[EXERCISE REQUIREMENTS] What you need to produce from the material below is an exact transcription of the lines from the one with "515 | 102.6 |" through the one with "HOLD_SLACK_MARGIN = 0.1", both included, and no other line.

▬▬▬▬▬▬

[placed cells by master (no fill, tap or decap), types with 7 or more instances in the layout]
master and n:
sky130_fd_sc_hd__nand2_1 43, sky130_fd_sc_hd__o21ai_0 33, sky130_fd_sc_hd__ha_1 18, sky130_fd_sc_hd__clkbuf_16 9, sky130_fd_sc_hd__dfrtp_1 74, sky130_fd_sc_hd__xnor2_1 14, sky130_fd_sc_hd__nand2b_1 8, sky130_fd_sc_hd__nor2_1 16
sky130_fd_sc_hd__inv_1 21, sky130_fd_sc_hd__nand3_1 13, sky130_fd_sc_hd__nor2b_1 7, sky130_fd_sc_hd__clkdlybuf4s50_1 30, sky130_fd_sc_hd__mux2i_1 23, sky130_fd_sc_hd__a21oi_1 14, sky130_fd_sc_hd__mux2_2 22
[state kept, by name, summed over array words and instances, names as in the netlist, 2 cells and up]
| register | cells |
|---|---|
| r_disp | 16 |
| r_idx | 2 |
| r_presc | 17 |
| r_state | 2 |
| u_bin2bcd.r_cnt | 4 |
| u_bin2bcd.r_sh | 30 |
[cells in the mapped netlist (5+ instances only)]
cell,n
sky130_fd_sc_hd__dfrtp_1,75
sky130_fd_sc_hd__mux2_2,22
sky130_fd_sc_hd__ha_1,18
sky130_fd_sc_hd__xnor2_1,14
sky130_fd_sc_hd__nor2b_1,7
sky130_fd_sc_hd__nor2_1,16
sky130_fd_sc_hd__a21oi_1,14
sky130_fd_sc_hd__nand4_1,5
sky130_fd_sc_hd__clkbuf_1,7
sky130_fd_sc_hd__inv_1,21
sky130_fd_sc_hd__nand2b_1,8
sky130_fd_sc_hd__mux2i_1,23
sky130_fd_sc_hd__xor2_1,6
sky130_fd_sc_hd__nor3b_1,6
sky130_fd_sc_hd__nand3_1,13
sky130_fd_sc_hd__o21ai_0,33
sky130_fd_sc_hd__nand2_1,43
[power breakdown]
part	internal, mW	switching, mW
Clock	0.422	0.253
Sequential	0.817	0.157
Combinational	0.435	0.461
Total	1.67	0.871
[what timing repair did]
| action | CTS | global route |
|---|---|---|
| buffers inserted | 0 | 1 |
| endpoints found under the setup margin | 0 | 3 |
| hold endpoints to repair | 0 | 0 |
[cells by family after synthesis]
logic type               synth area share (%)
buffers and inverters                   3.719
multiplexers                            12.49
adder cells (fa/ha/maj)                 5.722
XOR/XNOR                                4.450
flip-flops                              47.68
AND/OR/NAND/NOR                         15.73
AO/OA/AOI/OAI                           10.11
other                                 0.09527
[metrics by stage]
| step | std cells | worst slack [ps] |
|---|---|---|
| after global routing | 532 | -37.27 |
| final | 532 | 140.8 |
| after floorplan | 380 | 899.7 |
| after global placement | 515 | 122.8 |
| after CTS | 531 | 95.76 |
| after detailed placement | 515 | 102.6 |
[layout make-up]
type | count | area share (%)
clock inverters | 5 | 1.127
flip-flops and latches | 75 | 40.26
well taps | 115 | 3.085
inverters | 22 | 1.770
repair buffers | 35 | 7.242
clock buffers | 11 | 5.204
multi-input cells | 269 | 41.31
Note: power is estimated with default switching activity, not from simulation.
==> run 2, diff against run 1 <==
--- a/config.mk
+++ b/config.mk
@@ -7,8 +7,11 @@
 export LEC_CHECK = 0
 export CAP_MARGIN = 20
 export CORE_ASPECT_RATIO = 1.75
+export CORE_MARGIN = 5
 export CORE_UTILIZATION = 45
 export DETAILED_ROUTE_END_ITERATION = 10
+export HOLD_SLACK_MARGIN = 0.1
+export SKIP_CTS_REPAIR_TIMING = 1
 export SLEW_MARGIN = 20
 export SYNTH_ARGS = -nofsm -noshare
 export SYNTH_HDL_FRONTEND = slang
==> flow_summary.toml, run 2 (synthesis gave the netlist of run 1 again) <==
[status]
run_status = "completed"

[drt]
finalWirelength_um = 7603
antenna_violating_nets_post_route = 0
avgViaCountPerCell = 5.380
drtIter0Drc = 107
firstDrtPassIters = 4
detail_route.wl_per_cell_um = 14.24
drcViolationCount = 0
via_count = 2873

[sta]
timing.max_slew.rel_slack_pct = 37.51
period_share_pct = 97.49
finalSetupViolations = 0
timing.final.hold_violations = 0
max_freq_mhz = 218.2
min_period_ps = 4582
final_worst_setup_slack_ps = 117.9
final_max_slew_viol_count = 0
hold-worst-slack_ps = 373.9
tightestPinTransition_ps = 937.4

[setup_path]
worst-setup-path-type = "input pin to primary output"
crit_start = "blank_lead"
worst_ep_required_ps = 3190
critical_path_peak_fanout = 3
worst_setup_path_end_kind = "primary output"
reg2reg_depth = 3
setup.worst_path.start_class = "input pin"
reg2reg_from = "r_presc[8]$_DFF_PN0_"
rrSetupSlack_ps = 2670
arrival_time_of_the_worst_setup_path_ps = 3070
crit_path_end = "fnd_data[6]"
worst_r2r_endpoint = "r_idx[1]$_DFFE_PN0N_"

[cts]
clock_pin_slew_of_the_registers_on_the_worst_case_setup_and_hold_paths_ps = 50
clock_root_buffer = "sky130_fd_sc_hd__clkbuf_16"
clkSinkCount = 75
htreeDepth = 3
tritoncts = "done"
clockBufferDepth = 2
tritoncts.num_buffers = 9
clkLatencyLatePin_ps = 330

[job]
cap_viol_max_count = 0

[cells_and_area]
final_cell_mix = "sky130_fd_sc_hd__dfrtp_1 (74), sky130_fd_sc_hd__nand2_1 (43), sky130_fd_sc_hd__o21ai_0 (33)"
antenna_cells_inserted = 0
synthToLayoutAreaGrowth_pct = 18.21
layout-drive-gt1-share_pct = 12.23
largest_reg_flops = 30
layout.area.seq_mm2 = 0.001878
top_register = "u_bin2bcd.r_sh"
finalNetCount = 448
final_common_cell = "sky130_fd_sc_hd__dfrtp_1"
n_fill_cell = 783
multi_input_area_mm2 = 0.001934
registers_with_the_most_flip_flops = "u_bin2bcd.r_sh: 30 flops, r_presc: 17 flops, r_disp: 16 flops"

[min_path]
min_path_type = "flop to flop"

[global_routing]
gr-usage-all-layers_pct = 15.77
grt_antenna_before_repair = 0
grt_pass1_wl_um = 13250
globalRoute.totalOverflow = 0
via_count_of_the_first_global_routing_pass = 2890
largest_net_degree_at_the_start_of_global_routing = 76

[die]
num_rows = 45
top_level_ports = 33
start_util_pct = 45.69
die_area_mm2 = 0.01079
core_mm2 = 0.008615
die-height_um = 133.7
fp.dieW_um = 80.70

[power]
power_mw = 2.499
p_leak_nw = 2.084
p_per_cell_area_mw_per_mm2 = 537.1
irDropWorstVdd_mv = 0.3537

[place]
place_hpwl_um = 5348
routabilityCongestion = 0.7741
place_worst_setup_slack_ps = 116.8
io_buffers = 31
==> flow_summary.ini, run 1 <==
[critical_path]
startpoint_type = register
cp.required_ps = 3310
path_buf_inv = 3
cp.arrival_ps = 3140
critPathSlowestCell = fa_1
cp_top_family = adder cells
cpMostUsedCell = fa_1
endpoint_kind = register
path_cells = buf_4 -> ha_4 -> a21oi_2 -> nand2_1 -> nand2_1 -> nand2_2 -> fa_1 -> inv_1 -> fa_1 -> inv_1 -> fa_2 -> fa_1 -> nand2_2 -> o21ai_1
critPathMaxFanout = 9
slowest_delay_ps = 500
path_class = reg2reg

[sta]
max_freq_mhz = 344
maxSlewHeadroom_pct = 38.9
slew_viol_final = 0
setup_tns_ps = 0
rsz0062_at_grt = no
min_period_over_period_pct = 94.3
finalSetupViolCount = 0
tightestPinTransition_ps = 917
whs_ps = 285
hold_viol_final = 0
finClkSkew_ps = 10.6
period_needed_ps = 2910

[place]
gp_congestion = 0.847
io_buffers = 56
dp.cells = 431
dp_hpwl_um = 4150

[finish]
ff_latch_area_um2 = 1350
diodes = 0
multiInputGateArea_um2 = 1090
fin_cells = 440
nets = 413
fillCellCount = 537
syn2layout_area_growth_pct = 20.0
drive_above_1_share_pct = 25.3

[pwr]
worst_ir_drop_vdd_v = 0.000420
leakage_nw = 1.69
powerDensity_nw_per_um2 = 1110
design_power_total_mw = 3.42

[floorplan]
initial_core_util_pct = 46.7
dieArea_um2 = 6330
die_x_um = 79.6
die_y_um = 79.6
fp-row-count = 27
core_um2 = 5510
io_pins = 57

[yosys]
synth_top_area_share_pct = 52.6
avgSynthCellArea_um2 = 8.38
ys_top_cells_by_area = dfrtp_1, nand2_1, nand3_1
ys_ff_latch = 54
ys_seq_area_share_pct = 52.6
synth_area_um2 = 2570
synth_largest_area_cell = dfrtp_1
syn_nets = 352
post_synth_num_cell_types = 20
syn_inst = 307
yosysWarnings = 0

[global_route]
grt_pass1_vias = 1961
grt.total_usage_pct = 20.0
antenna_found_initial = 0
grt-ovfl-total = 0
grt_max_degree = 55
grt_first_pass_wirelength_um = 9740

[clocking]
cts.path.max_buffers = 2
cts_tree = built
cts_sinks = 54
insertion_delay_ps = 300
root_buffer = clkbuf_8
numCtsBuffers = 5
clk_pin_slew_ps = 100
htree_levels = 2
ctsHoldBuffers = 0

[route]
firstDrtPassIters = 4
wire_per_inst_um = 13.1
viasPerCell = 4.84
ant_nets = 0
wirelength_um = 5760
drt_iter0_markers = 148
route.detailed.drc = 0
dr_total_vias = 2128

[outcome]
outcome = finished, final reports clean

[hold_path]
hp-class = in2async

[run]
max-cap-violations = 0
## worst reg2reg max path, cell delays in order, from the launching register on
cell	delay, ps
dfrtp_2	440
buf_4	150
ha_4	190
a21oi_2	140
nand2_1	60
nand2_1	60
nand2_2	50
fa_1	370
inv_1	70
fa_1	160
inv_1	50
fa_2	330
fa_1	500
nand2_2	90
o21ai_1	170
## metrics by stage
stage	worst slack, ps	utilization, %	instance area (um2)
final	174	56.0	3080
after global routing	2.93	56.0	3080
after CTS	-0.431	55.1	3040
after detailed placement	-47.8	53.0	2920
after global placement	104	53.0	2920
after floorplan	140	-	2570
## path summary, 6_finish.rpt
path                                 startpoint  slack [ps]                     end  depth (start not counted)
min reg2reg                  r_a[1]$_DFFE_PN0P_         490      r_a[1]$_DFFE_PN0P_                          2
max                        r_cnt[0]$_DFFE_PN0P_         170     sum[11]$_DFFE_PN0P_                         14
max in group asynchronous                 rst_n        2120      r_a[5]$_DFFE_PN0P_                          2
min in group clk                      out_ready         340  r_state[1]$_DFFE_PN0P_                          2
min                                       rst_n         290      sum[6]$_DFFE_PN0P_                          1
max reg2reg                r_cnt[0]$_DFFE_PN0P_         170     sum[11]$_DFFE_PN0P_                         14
## src/rtl/decode_ctrl_stage_pkg.sv

```systemverilog
// Shared types and constants for the registered decode stage.
// Holds the opcode/funct7 constants, the control-bundle field enums, the
// dec_ctrl_t bundle with its NOP value, the skid-buffer state type and
// funct3-to-operation helpers used by the combinational decoder.
package decode_ctrl_stage_pkg;

  localparam logic [6:0] OPCODE_LUI    = 7'b0110111;
  localparam logic [6:0] OPCODE_AUIPC  = 7'b0010111;
  localparam logic [6:0] OPCODE_JAL    = 7'b1101111;
  localparam logic [6:0] OPCODE_JALR   = 7'b1100111;
  localparam logic [6:0] OPCODE_BRANCH = 7'b1100011;
  localparam logic [6:0] OPCODE_LOAD   = 7'b0000011;
  localparam logic [6:0] OPCODE_STORE  = 7'b0100011;
  localparam logic [6:0] OPCODE_ALUIMM = 7'b0010011;
  localparam logic [6:0] OPCODE_ALUREG = 7'b0110011;
  localparam logic [6:0] OPCODE_FENCE  = 7'b0001111;
  localparam logic [6:0] OPCODE_SYSTEM = 7'b1110011;

  localparam logic [6:0] FUNCT7_BASE   = 7'b0000000;
  localparam logic [6:0] FUNCT7_ALT    = 7'b0100000;
  localparam logic [6:0] FUNCT7_MULDIV = 7'b0000001;

  typedef enum logic [4:0] {
    ALU_ADD, ALU_SUB, ALU_SLL, ALU_SLT, ALU_SLTU, ALU_XOR, ALU_SRL, ALU_SRA,
    ALU_OR, ALU_AND, ALU_PASS_B, ALU_BEQ, ALU_BNE, ALU_BLT, ALU_BGE, ALU_BLTU,
    ALU_BGEU, ALU_MUL, ALU_MULH, ALU_MULHSU, ALU_MULHU, ALU_DIV, ALU_DIVU,
    ALU_REM, ALU_REMU
  } ex_func_t;

  typedef enum logic {RS1_VALUE, PC_VALUE}  rs1_sel_t;
  typedef enum logic {RS2_VALUE, IMM_VALUE} rs2_sel_t;
  typedef enum logic [1:0] {WB_SRC_ALU, WB_SRC_MEM, WB_SRC_PC_4} wb_source_type;
  typedef enum logic [1:0] {PC_SRC_NONE, PC_SRC_PC_IMM, PC_SRC_ALU} wb_pc_source_type;

  typedef struct packed {
    ex_func_t         ex_func;
    rs1_sel_t         rs1_sel;
    rs2_sel_t         rs2_sel;
    logic             memwrite_en;
    logic             memread_en;
    logic             branch;
    logic             jmp;
    logic             wb_en;
    wb_source_type    wb_src;
    wb_pc_source_type wb_pc_src;
    logic [4:0]       rd;
    logic [4:0]       rs1;
    logic [4:0]       rs2;
    logic [2:0]       funct3;
  } dec_ctrl_t;

  localparam dec_ctrl_t DEC_CTRL_NOP = '{
    ex_func: ALU_ADD, rs1_sel: RS1_VALUE, rs2_sel: RS2_VALUE,
    memwrite_en: 1'b0, memread_en: 1'b0, branch: 1'b0, jmp: 1'b0, wb_en: 1'b0,
    wb_src: WB_SRC_ALU, wb_pc_src: PC_SRC_NONE,
    rd: 5'd0, rs1: 5'd0, rs2: 5'd0, funct3: 3'd0
  };

  typedef enum logic [1:0] {BUF_EMPTY, BUF_ONE, BUF_FULL} buf_state_t;

  function automatic ex_func_t base_alu_op(input logic [2:0] f3);
    case (f3)
      3'd0:    return ALU_ADD;
      3'd1:    return ALU_SLL;
      3'd2:    return ALU_SLT;
      3'd3:    return ALU_SLTU;
      3'd4:    return ALU_XOR;
      3'd5:    return ALU_SRL;
      3'd6:    return ALU_OR;
      default: return ALU_AND;
    endcase
  endfunction

  function automatic ex_func_t muldiv_op(input logic [2:0] f3);
    case (f3)
      3'd0:    return ALU_MUL;
      3'd1:    return ALU_MULH;
      3'd2:    return ALU_MULHSU;
      3'd3:    return ALU_MULHU;
      3'd4:    return ALU_DIV;
      3'd5:    return ALU_DIVU;
      3'd6:    return ALU_REM;
      default: return ALU_REMU;
    endcase
  endfunction

endpackage

```

## src/rtl/decode_ctrl_stage_dec_ctrl_comb.sv

```systemverilog
// Pure combinational instruction decoder.
// Ports: instr (raw 32-bit instruction) in; ctrl (decoded bundle) and
// illegal (encoding not recognised) out. M_EXT_EN enables MUL/DIV decode.
// Illegal encodings collapse to the NOP bundle; the register index and
// funct3 fields always carry the raw instruction bits.
module dec_ctrl_comb
  import decode_ctrl_stage_pkg::*;
#(
  parameter bit M_EXT_EN = 1'b0
) (
  input  logic [31:0] instr,
  output dec_ctrl_t   ctrl,
  output logic        illegal
);

  logic [6:0] opcode;
  logic [2:0] funct3;
  logic [6:0] funct7;
  logic       ill;

  assign opcode = instr[6:0];
  assign funct3 = instr[14:12];
  assign funct7 = instr[31:25];

  always_comb begin
    ctrl = DEC_CTRL_NOP;
    ill  = 1'b0;
    case (opcode)
      OPCODE_LUI: begin
        ctrl.ex_func = ALU_PASS_B;
        ctrl.rs2_sel = IMM_VALUE;
        ctrl.wb_en   = 1'b1;
      end
      OPCODE_AUIPC: begin
        ctrl.rs1_sel = PC_VALUE;
        ctrl.rs2_sel = IMM_VALUE;
        ctrl.wb_en   = 1'b1;
      end
      OPCODE_JAL: begin
        ctrl.rs1_sel   = PC_VALUE;
        ctrl.rs2_sel   = IMM_VALUE;
        ctrl.jmp       = 1'b1;
        ctrl.wb_en     = 1'b1;
        ctrl.wb_src    = WB_SRC_PC_4;
        ctrl.wb_pc_src = PC_SRC_PC_IMM;
      end
      OPCODE_JALR: begin
        ill            = (funct3 != 3'd0);
        ctrl.rs2_sel   = IMM_VALUE;
        ctrl.jmp       = 1'b1;
        ctrl.wb_en     = 1'b1;
        ctrl.wb_src    = WB_SRC_PC_4;
        ctrl.wb_pc_src = PC_SRC_ALU;
      end
      OPCODE_BRANCH: begin
        ctrl.branch    = 1'b1;
        ctrl.wb_pc_src = PC_SRC_PC_IMM;
        case (funct3)
          3'd0:    ctrl.ex_func = ALU_BEQ;
          3'd1:    ctrl.ex_func = ALU_BNE;
          3'd4:    ctrl.ex_func = ALU_BLT;
          3'd5:    ctrl.ex_func = ALU_BGE;
          3'd6:    ctrl.ex_func = ALU_BLTU;
          3'd7:    ctrl.ex_func = ALU_BGEU;
          default: ill = 1'b1;
        endcase
      end
      OPCODE_LOAD: begin
        ill             = (funct3 == 3'd3) || (funct3 >= 3'd6);
        ctrl.rs2_sel    = IMM_VALUE;
        ctrl.memread_en = 1'b1;
        ctrl.wb_en      = 1'b1;
        ctrl.wb_src     = WB_SRC_MEM;
      end
      OPCODE_STORE: begin
        ill              = (funct3 >= 3'd3);
        ctrl.rs2_sel     = IMM_VALUE;
        ctrl.memwrite_en = 1'b1;
      end
      OPCODE_ALUIMM: begin
        ctrl.rs2_sel = IMM_VALUE;
        ctrl.wb_en   = 1'b1;
        ctrl.ex_func = base_alu_op(funct3);
        // Only the shift immediates use funct7; other funct3 values carry imm bits there.
        if (funct3 == 3'd1) begin
          ill = (funct7 != FUNCT7_BASE);
        end else if (funct3 == 3'd5) begin
          if (funct7 == FUNCT7_ALT) ctrl.ex_func = ALU_SRA;
          else if (funct7 != FUNCT7_BASE) ill = 1'b1;
        end
      end
      OPCODE_ALUREG: begin
        ctrl.wb_en = 1'b1;
        if (funct7 == FUNCT7_BASE) begin
          ctrl.ex_func = base_alu_op(funct3);
        end else if (funct7 == FUNCT7_ALT) begin
          if (funct3 == 3'd0) ctrl.ex_func = ALU_SUB;
          else if (funct3 == 3'd5) ctrl.ex_func = ALU_SRA;
          else ill = 1'b1;
        end else if (funct7 == FUNCT7_MULDIV && M_EXT_EN) begin
          ctrl.ex_func = muldiv_op(funct3);
        end else begin
          ill = 1'b1;
        end
      end
      OPCODE_FENCE, OPCODE_SYSTEM: ;
      default: ill = 1'b1;
    endcase

    if (ill) ctrl = DEC_CTRL_NOP;
    ctrl.rd     = instr[11:7];
    ctrl.rs1    = instr[19:15];
    ctrl.rs2    = instr[24:20];
    ctrl.funct3 = funct3;
    if (ctrl.rd == 5'd0) ctrl.wb_en = 1'b0;
    illegal = ill;
  end

endmodule

```

## src/rtl/decode_ctrl_stage.sv

```systemverilog
// Registered decode stage: decodes instr_i/pc_i on accept and holds the
// result in a skid buffer of up to two entries in front of execute.
// Ports: clk_i, rst_ni (async, active low); in_valid_i/in_ready_o with
// instr_i and pc_i; flush_i drops everything; out_valid_o/out_ready_i with
// ctrl_o, pc_o and illegal_o describing the head entry.
//
// state     | meaning
// BUF_EMPTY | no entry held, output invalid
// BUF_ONE   | head entry valid, skid slot free
// BUF_FULL  | head and skid entries valid, input stalled
module decode_ctrl_stage
  import decode_ctrl_stage_pkg::*;
#(
  parameter int XLEN       = 32,
  parameter int M_EXT_EN   = 0,
  parameter int SKID_DEPTH = 2
) (
  input  logic            clk_i,
  input  logic            rst_ni,
  input  logic            in_valid_i,
  output logic            in_ready_o,
  input  logic [31:0]     instr_i,
  input  logic [XLEN-1:0] pc_i,
  input  logic            flush_i,
  output logic            out_valid_o,
  input  logic            out_ready_i,
  output dec_ctrl_t       ctrl_o,
  output logic [XLEN-1:0] pc_o,
  output logic            illegal_o
);

  buf_state_t      state_q, state_d;
  dec_ctrl_t       dec_ctrl, head_ctrl_q, skid_ctrl_q;
  logic            dec_illegal, head_ill_q, skid_ill_q;
  logic [XLEN-1:0] head_pc_q, skid_pc_q;
  logic            ready_q, accept, pop;
  logic            load_head_in, load_head_skid, load_skid;

  dec_ctrl_comb #(.M_EXT_EN(M_EXT_EN != 0)) u_dec (
    .instr   (instr_i),
    .ctrl    (dec_ctrl),
    .illegal (dec_illegal)
  );

  // Single-entry build trades the registered ready for a pass-through on out_ready_i.
  assign in_ready_o  = (SKID_DEPTH == 1) ? ((state_q == BUF_EMPTY) || out_ready_i) : ready_q;
  assign out_valid_o = (state_q != BUF_EMPTY);
  assign accept      = in_valid_i && in_ready_o;
  assign pop         = out_valid_o && out_ready_i;
  assign ctrl_o      = head_ctrl_q;
  assign pc_o        = head_pc_q;
  assign illegal_o   = out_valid_o && head_ill_q;

  always_comb begin
    state_d        = state_q;
    load_head_in   = 1'b0;
    load_head_skid = 1'b0;
    load_skid      = 1'b0;
    if (flush_i) begin
      state_d = BUF_EMPTY;
    end else begin
      case (state_q)
        BUF_EMPTY: if (accept) begin
          state_d      = BUF_ONE;
          load_head_in = 1'b1;
        end
        BUF_ONE: begin
          if (accept && pop) begin
            load_head_in = 1'b1;
          end else if (accept) begin
            state_d   = BUF_FULL;
            load_skid = 1'b1;
          end else if (pop) begin
            state_d = BUF_EMPTY;
          end
        end
        BUF_FULL: if (pop) begin
          state_d        = BUF_ONE;
          load_head_skid = 1'b1;
        end
        default: state_d = BUF_EMPTY;
      endcase
    end
  end

  always_ff @(posedge clk_i or negedge rst_ni) begin
    if (!rst_ni) begin
      state_q <= BUF_EMPTY;
      ready_q <= 1'b1;
    end else begin
      state_q <= state_d;
      ready_q <= (state_d != BUF_FULL);
    end
  end

  always_ff @(posedge clk_i or negedge rst_ni) begin
    if (!rst_ni) begin
      head_ctrl_q <= DEC_CTRL_NOP;
      head_pc_q   <= '0;
      head_ill_q  <= 1'b0;
      skid_ctrl_q <= DEC_CTRL_NOP;
      skid_pc_q   <= '0;
      skid_ill_q  <= 1'b0;
    end else begin
      if (load_head_in) begin
        head_ctrl_q <= dec_ctrl;
        head_pc_q   <= pc_i;
        head_ill_q  <= dec_illegal;
      end else if (load_head_skid) begin
        head_ctrl_q <= skid_ctrl_q;
        head_pc_q   <= skid_pc_q;
        head_ill_q  <= skid_ill_q;
      end
      if (load_skid) begin
        skid_ctrl_q <= dec_ctrl;
        skid_pc_q   <= pc_i;
        skid_ill_q  <= dec_illegal;
      end
    end
  end

endmodule

```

▬▬▬▬▬▬

[EXERCISE RESULT]
| after detailed placement | 515 | 102.6 |
[layout make-up]
type | count | area share (%)
clock inverters | 5 | 1.127
flip-flops and latches | 75 | 40.26
well taps | 115 | 3.085
inverters | 22 | 1.770
repair buffers | 35 | 7.242
clock buffers | 11 | 5.204
multi-input cells | 269 | 41.31
Note: power is estimated with default switching activity, not from simulation.
==> run 2, diff against run 1 <==
--- a/config.mk
+++ b/config.mk
@@ -7,8 +7,11 @@
 export LEC_CHECK = 0
 export CAP_MARGIN = 20
 export CORE_ASPECT_RATIO = 1.75
+export CORE_MARGIN = 5
 export CORE_UTILIZATION = 45
 export DETAILED_ROUTE_END_ITERATION = 10
+export HOLD_SLACK_MARGIN = 0.1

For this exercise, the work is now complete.